> _ASSIGNMENT_:
The lines below starting at the line containing "-- cells by" and ending at the line containing "-- path summary, 6_finish.rpt" are to be repeated exactly, with both ends kept and nothing else added.

** SOURCE MATERIAL follows **

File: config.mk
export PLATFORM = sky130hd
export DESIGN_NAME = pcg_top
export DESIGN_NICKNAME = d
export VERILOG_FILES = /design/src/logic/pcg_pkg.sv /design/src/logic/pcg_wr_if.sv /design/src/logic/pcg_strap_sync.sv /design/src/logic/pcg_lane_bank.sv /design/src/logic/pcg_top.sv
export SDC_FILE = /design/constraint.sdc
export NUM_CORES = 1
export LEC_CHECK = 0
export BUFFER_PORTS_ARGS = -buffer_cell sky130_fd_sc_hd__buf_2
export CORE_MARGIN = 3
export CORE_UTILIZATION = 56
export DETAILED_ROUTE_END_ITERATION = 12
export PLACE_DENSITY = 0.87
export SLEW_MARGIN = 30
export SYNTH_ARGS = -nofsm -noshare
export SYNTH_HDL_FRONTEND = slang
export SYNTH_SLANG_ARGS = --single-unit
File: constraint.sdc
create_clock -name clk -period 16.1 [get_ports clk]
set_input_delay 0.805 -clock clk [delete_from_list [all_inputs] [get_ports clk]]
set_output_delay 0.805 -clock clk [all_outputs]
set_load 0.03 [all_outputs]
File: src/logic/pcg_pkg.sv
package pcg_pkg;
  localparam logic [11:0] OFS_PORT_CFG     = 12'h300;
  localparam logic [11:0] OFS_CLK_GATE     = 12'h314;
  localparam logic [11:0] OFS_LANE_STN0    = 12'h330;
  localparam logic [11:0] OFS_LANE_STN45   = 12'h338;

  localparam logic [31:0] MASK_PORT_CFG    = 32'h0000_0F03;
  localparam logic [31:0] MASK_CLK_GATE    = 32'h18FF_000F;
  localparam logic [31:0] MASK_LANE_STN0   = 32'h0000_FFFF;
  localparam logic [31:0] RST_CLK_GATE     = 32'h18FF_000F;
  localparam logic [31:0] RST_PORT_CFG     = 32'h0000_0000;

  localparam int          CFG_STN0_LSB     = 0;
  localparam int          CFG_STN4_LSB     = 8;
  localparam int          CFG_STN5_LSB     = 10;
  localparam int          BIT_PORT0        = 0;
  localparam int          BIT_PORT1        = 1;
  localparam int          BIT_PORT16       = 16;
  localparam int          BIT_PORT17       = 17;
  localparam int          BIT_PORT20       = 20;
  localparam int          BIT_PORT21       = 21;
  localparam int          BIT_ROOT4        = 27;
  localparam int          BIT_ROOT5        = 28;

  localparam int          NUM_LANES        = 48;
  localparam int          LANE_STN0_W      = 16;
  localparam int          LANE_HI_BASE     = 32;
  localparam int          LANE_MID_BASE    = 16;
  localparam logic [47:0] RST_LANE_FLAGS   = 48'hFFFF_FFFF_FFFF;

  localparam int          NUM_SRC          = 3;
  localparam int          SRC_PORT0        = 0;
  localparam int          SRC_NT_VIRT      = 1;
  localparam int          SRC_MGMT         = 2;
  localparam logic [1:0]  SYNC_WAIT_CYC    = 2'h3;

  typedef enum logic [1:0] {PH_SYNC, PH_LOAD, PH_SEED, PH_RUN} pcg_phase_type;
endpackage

** End of SOURCE MATERIAL **
** SOURCE MATERIAL follows **

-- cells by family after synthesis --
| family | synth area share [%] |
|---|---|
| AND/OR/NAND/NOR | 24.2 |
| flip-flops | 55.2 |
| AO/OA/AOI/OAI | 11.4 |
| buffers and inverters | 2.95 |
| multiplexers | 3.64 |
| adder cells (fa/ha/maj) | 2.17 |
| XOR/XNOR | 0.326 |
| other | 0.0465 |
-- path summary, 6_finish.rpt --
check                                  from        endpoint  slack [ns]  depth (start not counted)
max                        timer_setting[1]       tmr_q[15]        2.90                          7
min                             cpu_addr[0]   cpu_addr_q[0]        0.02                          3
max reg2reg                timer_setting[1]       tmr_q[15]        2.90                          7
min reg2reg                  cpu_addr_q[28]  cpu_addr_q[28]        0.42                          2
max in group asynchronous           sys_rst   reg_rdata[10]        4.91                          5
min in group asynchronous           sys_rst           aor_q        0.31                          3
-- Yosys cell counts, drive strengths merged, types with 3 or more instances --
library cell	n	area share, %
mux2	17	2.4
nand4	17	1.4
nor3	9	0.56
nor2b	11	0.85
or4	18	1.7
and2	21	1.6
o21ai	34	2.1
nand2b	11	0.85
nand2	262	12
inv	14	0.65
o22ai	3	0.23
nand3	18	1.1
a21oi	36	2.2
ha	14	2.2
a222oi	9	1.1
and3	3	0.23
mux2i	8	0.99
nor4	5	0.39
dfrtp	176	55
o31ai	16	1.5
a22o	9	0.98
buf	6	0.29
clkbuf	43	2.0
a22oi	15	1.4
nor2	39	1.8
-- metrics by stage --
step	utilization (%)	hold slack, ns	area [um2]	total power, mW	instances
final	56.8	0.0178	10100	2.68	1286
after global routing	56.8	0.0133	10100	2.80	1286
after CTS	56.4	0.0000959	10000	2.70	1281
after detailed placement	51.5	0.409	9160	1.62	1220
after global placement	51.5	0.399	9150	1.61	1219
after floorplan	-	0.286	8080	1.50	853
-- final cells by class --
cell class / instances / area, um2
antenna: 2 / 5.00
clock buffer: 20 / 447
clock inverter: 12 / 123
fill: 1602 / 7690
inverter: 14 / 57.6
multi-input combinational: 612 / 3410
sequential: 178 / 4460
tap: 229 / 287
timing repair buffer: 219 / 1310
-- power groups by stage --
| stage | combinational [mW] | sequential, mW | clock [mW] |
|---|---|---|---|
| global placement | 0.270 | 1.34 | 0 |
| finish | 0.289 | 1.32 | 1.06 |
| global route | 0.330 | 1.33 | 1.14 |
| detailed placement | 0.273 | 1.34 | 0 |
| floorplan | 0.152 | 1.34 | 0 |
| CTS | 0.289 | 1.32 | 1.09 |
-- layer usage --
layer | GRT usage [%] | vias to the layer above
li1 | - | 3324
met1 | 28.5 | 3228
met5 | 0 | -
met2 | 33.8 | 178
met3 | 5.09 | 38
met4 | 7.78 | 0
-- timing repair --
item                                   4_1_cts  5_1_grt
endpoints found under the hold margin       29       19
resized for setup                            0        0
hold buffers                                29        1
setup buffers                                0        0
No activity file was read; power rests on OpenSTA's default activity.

** End of SOURCE MATERIAL **

> _ANSWER BOX_:
-- cells by family after synthesis --
| family | synth area share [%] |
|---|---|
| AND/OR/NAND/NOR | 24.2 |
| flip-flops | 55.2 |
| AO/OA/AOI/OAI | 11.4 |
| buffers and inverters | 2.95 |
| multiplexers | 3.64 |
| adder cells (fa/ha/maj) | 2.17 |
| XOR/XNOR | 0.326 |
| other | 0.0465 |
-- path summary, 6_finish.rpt --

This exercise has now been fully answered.